Indeed. If you don’t already know this, polls are not the same as elections. News organizations buy polls to give them something to report, regardless of their accuracy. Polls are also useful for earning publicity for the purchasing news organization because every time the poll is cited in another news organization’s story, the purchasing network, station or publication’s name is mentioned…like the CNN/Wall Street Journal Poll, or the Mad Magazine/Hustler Poll. I made that one up. Doesn’t matter if the polls reflect reality. They can always tout the “margin for error,” to explain away the fact the poll’s results could be full of crap.
Political candidates buy polls to convince voters they’re winning. Corporations purchase polls to prove the world can’t live without their products or services.
It’s all in the wording of the questions. Sure, there can be the simple choice of candidate listed. But then the questions become even more leading. Say, “If Donald Trump wasn’t a misogynistic, lying creep, how much more likely would you be to vote for him?” Or. “How much does the fact that Hillary Clinton may very well be indicted affect your decision whether or not to vote for her?”
A company touting, say, its new miracle product might ask consumers identified as ex-felons, “Agree or disagree that your personal well-being would be enhanced with a product that could completely dissolve the serial number from a weapon used in a crime.”
Huff covers that possibility with the declaration “there is terror in numbers.”

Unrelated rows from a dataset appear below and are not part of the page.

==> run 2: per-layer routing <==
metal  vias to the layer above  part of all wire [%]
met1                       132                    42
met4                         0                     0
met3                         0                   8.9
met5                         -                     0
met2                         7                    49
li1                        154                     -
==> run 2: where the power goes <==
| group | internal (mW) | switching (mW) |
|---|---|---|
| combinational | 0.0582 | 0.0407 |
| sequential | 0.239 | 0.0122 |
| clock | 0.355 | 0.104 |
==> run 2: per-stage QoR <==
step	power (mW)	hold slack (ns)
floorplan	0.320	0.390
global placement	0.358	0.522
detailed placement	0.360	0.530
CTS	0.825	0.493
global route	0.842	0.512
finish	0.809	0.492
$ cat src/rtl/uart_frame_rx.sv
// Rebuilds the 32-bit pong game-state word from UART bytes (MSB byte first, bit 31 marks frame start).
// Optional link watchdog compiled in with `define UART_LINK_WDG_EN.
module uart_frame_rx #(
  parameter int GAP_CYCLES = 100000,
  parameter int LINK_TICKS = 30
) (
  input  logic        clk,
  input  logic        rst_n,
  input  logic        rx_done_tick,
  input  logic [7:0]  rx_data,
  input  logic        timing_tick,
  output logic [31:0] rx_buf,
  output logic        frame_valid,
  output logic [7:0]  frame_err_cnt,
  output logic        link_lost
);

  localparam int GAP_W = $clog2(GAP_CYCLES + 1);
  localparam logic [GAP_W-1:0] GAP_LAST = GAP_W'(GAP_CYCLES - 1);

  typedef enum logic {IDLE, COLLECT} state_t;

  state_t           state_reg;
  logic [1:0]       byte_cnt_reg;
  logic [GAP_W-1:0] gap_cnt_reg;
  logic [31:0]      shift_reg;
  logic             pending_reg;
  logic [31:0]      rx_buf_reg;
  logic             frame_valid_reg;
  logic [7:0]       err_cnt_reg;

  assign rx_buf        = rx_buf_reg;
  assign frame_valid   = frame_valid_reg;
  assign frame_err_cnt = err_cnt_reg;

  always_ff @(posedge clk) begin
    if (!rst_n) begin
      state_reg       <= IDLE;
      byte_cnt_reg    <= 2'd0;
      gap_cnt_reg     <= '0;
      shift_reg       <= 32'h0;
      pending_reg     <= 1'b0;
      rx_buf_reg      <= 32'h0;
      frame_valid_reg <= 1'b0;
      err_cnt_reg     <= 8'h0;
    end else begin
      // Completed word is published one edge after the 4th byte, all 32 bits at once.
      frame_valid_reg <= pending_reg;
      pending_reg     <= 1'b0;
      if (pending_reg) begin
        rx_buf_reg <= shift_reg;
      end

      case (state_reg)
        IDLE: begin
          gap_cnt_reg <= '0;
          if (rx_done_tick) begin
            if (rx_data[7]) begin
              shift_reg    <= {rx_data, 24'h0};
              byte_cnt_reg <= 2'd1;
              state_reg    <= COLLECT;
            end else if (err_cnt_reg != 8'hFF) begin
              err_cnt_reg <= err_cnt_reg + 8'd1;
            end
          end
        end

        COLLECT: begin
          if (rx_done_tick) begin
            gap_cnt_reg <= '0;
            case (byte_cnt_reg)
              2'd1:    shift_reg[23:16] <= rx_data;
              2'd2:    shift_reg[15:8]  <= rx_data;
              default: shift_reg[7:0]   <= rx_data;
            endcase
            if (byte_cnt_reg == 2'd3) begin
              byte_cnt_reg <= 2'd0;
              pending_reg  <= 1'b1;
              state_reg    <= IDLE;
            end else begin
              byte_cnt_reg <= byte_cnt_reg + 2'd1;
            end
          end else if (gap_cnt_reg == GAP_LAST) begin
            // Byte arriving on this same cycle would have won; otherwise drop the partial frame.
            gap_cnt_reg  <= '0;
            byte_cnt_reg <= 2'd0;
            state_reg    <= IDLE;
            if (err_cnt_reg != 8'hFF) begin
              err_cnt_reg <= err_cnt_reg + 8'd1;
            end
          end else begin
            gap_cnt_reg <= gap_cnt_reg + 1'b1;
          end
        end

        default: state_reg <= IDLE;
      endcase
    end
  end

`ifdef UART_LINK_WDG_EN
  localparam int TICK_W = $clog2(LINK_TICKS + 1);
  localparam logic [TICK_W-1:0] TICK_MAX  = TICK_W'(LINK_TICKS);
  localparam logic [TICK_W-1:0] TICK_LAST = TICK_W'(LINK_TICKS - 1);

  logic [TICK_W-1:0] tick_cnt_reg;
  logic              link_lost_reg;

  assign link_lost = link_lost_reg;

  // A good frame clears the watchdog even if a timing tick lands on the same edge.
  always_ff @(posedge clk) begin
    if (!rst_n) begin
      tick_cnt_reg  <= '0;
      link_lost_reg <= 1'b0;
    end else if (pending_reg) begin
      tick_cnt_reg  <= '0;
      link_lost_reg <= 1'b0;
    end else if (timing_tick && tick_cnt_reg != TICK_MAX) begin
      tick_cnt_reg <= tick_cnt_reg + 1'b1;
      if (tick_cnt_reg == TICK_LAST) begin
        link_lost_reg <= 1'b1;
      end
    end
  end
`else
  logic unused_timing_tick;
  assign unused_timing_tick = timing_tick;
  assign link_lost = 1'b0;
`endif

endmodule

$ cat config.mk
export PLATFORM = sky130hd
export DESIGN_NAME = uart_frame_rx
export DESIGN_NICKNAME = d
export VERILOG_FILES = /design/src/rtl/uart_frame_rx.sv
export SDC_FILE = /design/constraint.sdc
export NUM_CORES = 1
export LEC_CHECK = 0
export ABC_AREA = 1
export CAP_MARGIN = 20
export CORE_ASPECT_RATIO = 1.75
export CORE_MARGIN = 2
export CORE_UTILIZATION = 37
export CTS_CLUSTER_SIZE = 10
export DETAILED_ROUTE_END_ITERATION = 7
export PLACE_DENSITY = 0.57
export SLEW_MARGIN = 15
export SYNTH_ARGS = -nofsm -noshare
export SYNTH_HDL_FRONTEND = slang
export SYNTH_SLANG_ARGS = --single-unit
$ cat constraint.sdc
create_clock -name clk -period 1.4 [get_ports clk]
set_input_delay 0.28 -clock clk [delete_from_list [all_inputs] [get_ports clk]]
set_output_delay 0.28 -clock clk [all_outputs]
set_load 0.02 [all_outputs]
# --- Yosys cells after proc, flatten, opt, wreduce, memory -nomap -nowiden ---
# Cells that the tools add are included.
word_totals:
  mem_bits_rw: 0
  wordCells: 67
  latch_bits: 0
  ff_bits: 94
  romBits: 0
  in_bits: 12
  mem_count: 0
  out_inout_bits: 42
op_classes:
  add_sub_neg: 3
  n_reduce_logical: 8
  div_mod_pow: 0
  n_shift: 0
  bitwise_logic: 1
  n_eq_ne: 15
  n_mul: 0
  n_lt_le_gt_ge: 0
  mux: 29
ops:
  columns: ["operator", "count"]
  rows:
  - ["2-to-1 mux 24 bit", 3]
  - ["2-to-1 mux 8 bit", 8]
  - ["one-hot mux 24 bit (2 select lines)", 1]
  - ["2-to-1 mux 17 bit", 2]
  - ["one-hot mux 17 bit (2 select lines)", 1]
  - ["adder 17 x 1 -> 17 bit (second input constant)", 1]
  - ["== test 17 bit (second input constant)", 1]
  - ["one-hot mux 8 bit (2 select lines)", 1]
  - ["AND reduction 4 bit", 4]
  - ["inequality test 2 bit (second input constant)", 6]
  - ["2-to-1 mux 2 bit", 5]
  - ["AND reduction 3 bit", 3]
  - ["adder 8 x 1 -> 8 bit (second input constant)", 1]
  - ["inequality test 8 bit (second input constant)", 1]
  - ["2-to-1 mux 1 bit", 6]
  - ["inequality test 2 x 1 -> 1 bit (second input constant)", 3]
  - ["== test 2 bit (second input constant)", 2]
  - ["one-hot mux 2 bit (2 select lines)", 1]
  - ["inequality test 3 x 2 -> 1 bit (second input constant)", 1]
  - ["adder 2 x 1 -> 2 bit (second input constant)", 1]
  - ["== test 2 x 1 -> 1 bit (second input constant)", 1]
  - ["one-hot mux 1 bit (2 select lines)", 1]
  - ["OR reduction 2 bit", 1]
  - ["NOT 1 bit", 1]

# --- Logic depth before layout (Yosys ltp) ---
logic_depth:
  word_depth: 5
  mapped_depth: 11

# --- Least setup slack after synthesis ---
# Ideal clock, no wire load.
synth_timing:
  path_kind: "register to register"
  startpoint: "register err_cnt_reg[0], in the netlist frame_err_cnt[0]"
  endpoint: "register err_cnt_reg[5], in the netlist frame_err_cnt[5]"
  setup_ps: 110
  path_stages_with_launch: 11
  n_path_buf: 0
  period_less_slack_ps: 1537
  path_slack_ps: -137
  required_ps: 1290
  arrival_time_ps: 1427
  cell_sequence: "dfxtp_1 > ha_1 > nand2_1 > nor2_1 > nand3_1 > nand2_1 > inv_1 > nand3_1 > nand2_1 > inv_1 > nor2_1"
synth_between:
  elab_chain_cells: 5
synth_rtl:
  columns: ["element", "line", "source"]
  rows:
  - ["start: declaration", "30", "logic [7:0] err_cnt_reg;"]
  - ["start signal: assignment", "63", "err_cnt_reg <= err_cnt_reg + 8'd1;"]
  - ["start signal: assignment", "89", "err_cnt_reg <= err_cnt_reg + 8'd1;"]
  - ["adder 8 x 1 -> 8 bit / inequality test 8 bit (equally long branches)", null, null]
  - ["2-to-1 mux 8 bit *", "62, 88", null]
  - ["2-to-1 mux 8 bit, on equally long branches", "83, 58", null]
  - ["2-to-1 mux 8 bit, on equally long branches", "69, 57", null]
  - ["one-hot mux 8 bit (2 select lines) *", "54", "case (state_reg)"]
# Mark *: on every way between the ends. The rest lies on a longest branch, timed or not. The select of a mux whose other input is x is not followed.
# A chain may end at the register's enable or synchronous reset.

# --- Final worst setup path ---
layout_timing:
  startpoint: "register gap_cnt_reg[1]"
  endpoint: "register gap_cnt_reg[10]"
layout_between:
  elab_chain_cells: 4
layout_rtl:
  columns: ["element", "line", "source"]
  rows:
  - ["start: declaration", "25", "logic [GAP_W-1:0] gap_cnt_reg;"]
  - ["start signal: assignment", "92", "gap_cnt_reg <= gap_cnt_reg + 1'b1;"]
  - ["adder 17 x 1 -> 17 bit / == test 17 bit (equally long branches)", "92, 83", null]
  - ["2-to-1 mux 17 bit *", "83", "end else if (gap_cnt_reg == GAP_LAST) begin"]
  - ["2-to-1 mux 17 bit *", "69", "if (rx_done_tick) begin"]
  - ["one-hot mux 17 bit (2 select lines) *", "54", null]
# Mark *: on every way between the ends. The rest lies on a longest branch, timed or not.

==> results_dict.tcl <==
set metrics [dict create \
    synth_warnings 0 \
    clock-root-buffer "clkbuf_16" \
    vias_per_cell 4.74 \
    post-route-drc-count 0 \
    core_um2 10200 \
    grt_pass1_vias 3325 \
    timing.fmax_mhz 696 \
    areaGrowthSynthToFinish_pct 39.7 \
    antenna_found_initial 0 \
    drive_gt1_frac 0.235 \
    period_minus_slack_ns 1.44 \
    drv_cap 0 \
    r2r_slack_ns -0.04 \
    syn_area_per_cell_um2 7.77 \
    clk_pin_slew_ns 0.07 \
    max-vdd-ir-drop_mv 0.713 \
    dr.pass1.iters 4 \
    drt_wl_total_mm 9.73 \
    fp-row-count 49 \
    min_path_type "in2reg" \
    syn-num-nets 518 \
    worstPathMaxFanout 3 \
    whs_ns 0.334 \
    first_iter_violations 113 \
    yosys.area.top_type_share 0.487 \
    start_util 0.378 \
    yosysTopAreaCell "dfxtp_1" \
    yosysMostFrequentCell "nor2_1" \
    gp_congestion 0.799 \
    rsz0062_at_grt "yes" \
    vias 3452 \
    grt_start_max_net_pins 62 \
    clock-sinks 94 \
    cts_buffers 9 \
    synth-edff-count 0 \
    fillCellCount 996 \
    path_class "reg2reg" \
    ios 54 \
    dpl.hpwl_mm 6.68 \
    power.leakage_nw 2.46 \
    seq_area_um2 1900 \
    grt_overflow_total 0 \
    setup_viol 8 \
    finalMaxSlewViolations 0 \
    power.density_nw_per_um2 1070 \
    startpoint_type "flop" \
    fin_worst_skew_ns 0.00932 \
    ys_seq_area_frac 0.487 \
    cts_tree "yes" \
    cp.required_ns 1.64 \
    synth-async-reset-ratio 0 \
    die_x_um 81.3 \
    diodes 0 \
    fin_crit_sh 1.03 \
    final_area_um2 5400 \
    syn_area_um2 3870 \
    setup_slack_ns -0.0359 \
    cts_max_level 3 \
    multi_input_area_um2 1880 \
    ant_nets 0 \
    wl_per_cell_um 13.4 \
    synthTopCellsByArea "dfxtp_1 49%, nor2_1 11%, o21ai_0 8.2%" \
    hold_viol_final 0 \
    crit_arrival_ns 1.67 \
    yosys-top-cells-count "111 x nor2_1, 94 x dfxtp_1, 63 x o21ai_0, 50 x nand2_1, 42 x inv_1" \
    placed_cell_area_um2 4810 \
    grt_pass1_wl_mm 15.1 \
    dieArea_um2 11300 \
    violations "setup timing" \
    finalNetCount 616 \
    p_total_w 0.00578 \
    track_usage 0.173 \
    synthDistinctLibCells 35 \
    synth_seq_cells 94 \
    endpoint_kind "flop" \
    synth_cells 498 \
    cts_buffer_depth 2 \
    die-height_um 139 \
    clk_latency_ns 0.35 \
    synth_flop_cell "dfxtp_1" \
    post-place-ws_ns -0.538 \
    outcome "finished, violations left" \
    port_buffers 51 \
    tns_ns -0.122 \
]
## layout make-up
cell class,count,share of cell area
Sequential cell,94,0.351
Tap cell,127,0.0294
Timing Repair Buffer,109,0.187
Multi-Input combinational cell,338,0.349
Inverter,44,0.0310
Clock inverter,6,0.00834
Clock buffer,10,0.0442
===== config.mk =====
export PLATFORM = sky130hd
export DESIGN_NAME = idp_decoder_37
export DESIGN_NICKNAME = d
export VERILOG_FILES = /design/src/rtl/idp_decoder_37.sv
export SDC_FILE = /design/constraint.sdc
export NUM_CORES = 1
export LEC_CHECK = 0
export BUFFER_PORTS_ARGS = -buffer_cell sky130_fd_sc_hd__buf_2
export CAP_MARGIN = 5
export CORE_ASPECT_RATIO = 0.9
export CORE_MARGIN = 2
export CORE_UTILIZATION = 40
export CTS_BUF_LIST = sky130_fd_sc_hd__clkbuf_4 sky130_fd_sc_hd__clkbuf_8
export DETAILED_ROUTE_END_ITERATION = 8
export GPL_TIMING_DRIVEN = 0
export MAX_ROUTING_LAYER = met4
export SKIP_CTS_REPAIR_TIMING = 1
export SLEW_MARGIN = 20
export SYNTH_ARGS = -nofsm -noshare
export SYNTH_HDL_FRONTEND = slang
export SYNTH_SLANG_ARGS = --single-unit

===== constraint.sdc =====
create_clock -name clock -period 16.5 [get_ports clock]
set_input_delay 1.65 -clock clock [delete_from_list [all_inputs] [get_ports clock]]
set_output_delay 1.65 -clock clock [all_outputs]
set_load 0.01 [all_outputs]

You may recall the polls appeared to predict Mitt Romney unseating Barack Obama from the White House four years ago, only to be handily disproven when actual votes were counted. The polls showed that because those cited were “internal polls” taken for Romney, and paid for by Romney’s organization. Gotta keep the customer satisfied, until poor Mitt let his polls blind him into deciding not to write a concession speech “just in case.” Unfortunately for him, the real poll, known as the election, didn’t square with his self-serving survey and Mitt had to concede to the fact he was unprepared to cogently concede.
This is why I completely disregard any sort of poll plastered on the screen or on the page, no matter the subject. I learned long ago, courtesy Darrell Huff’s 144 pages of truth, the margin for error, is the poll itself.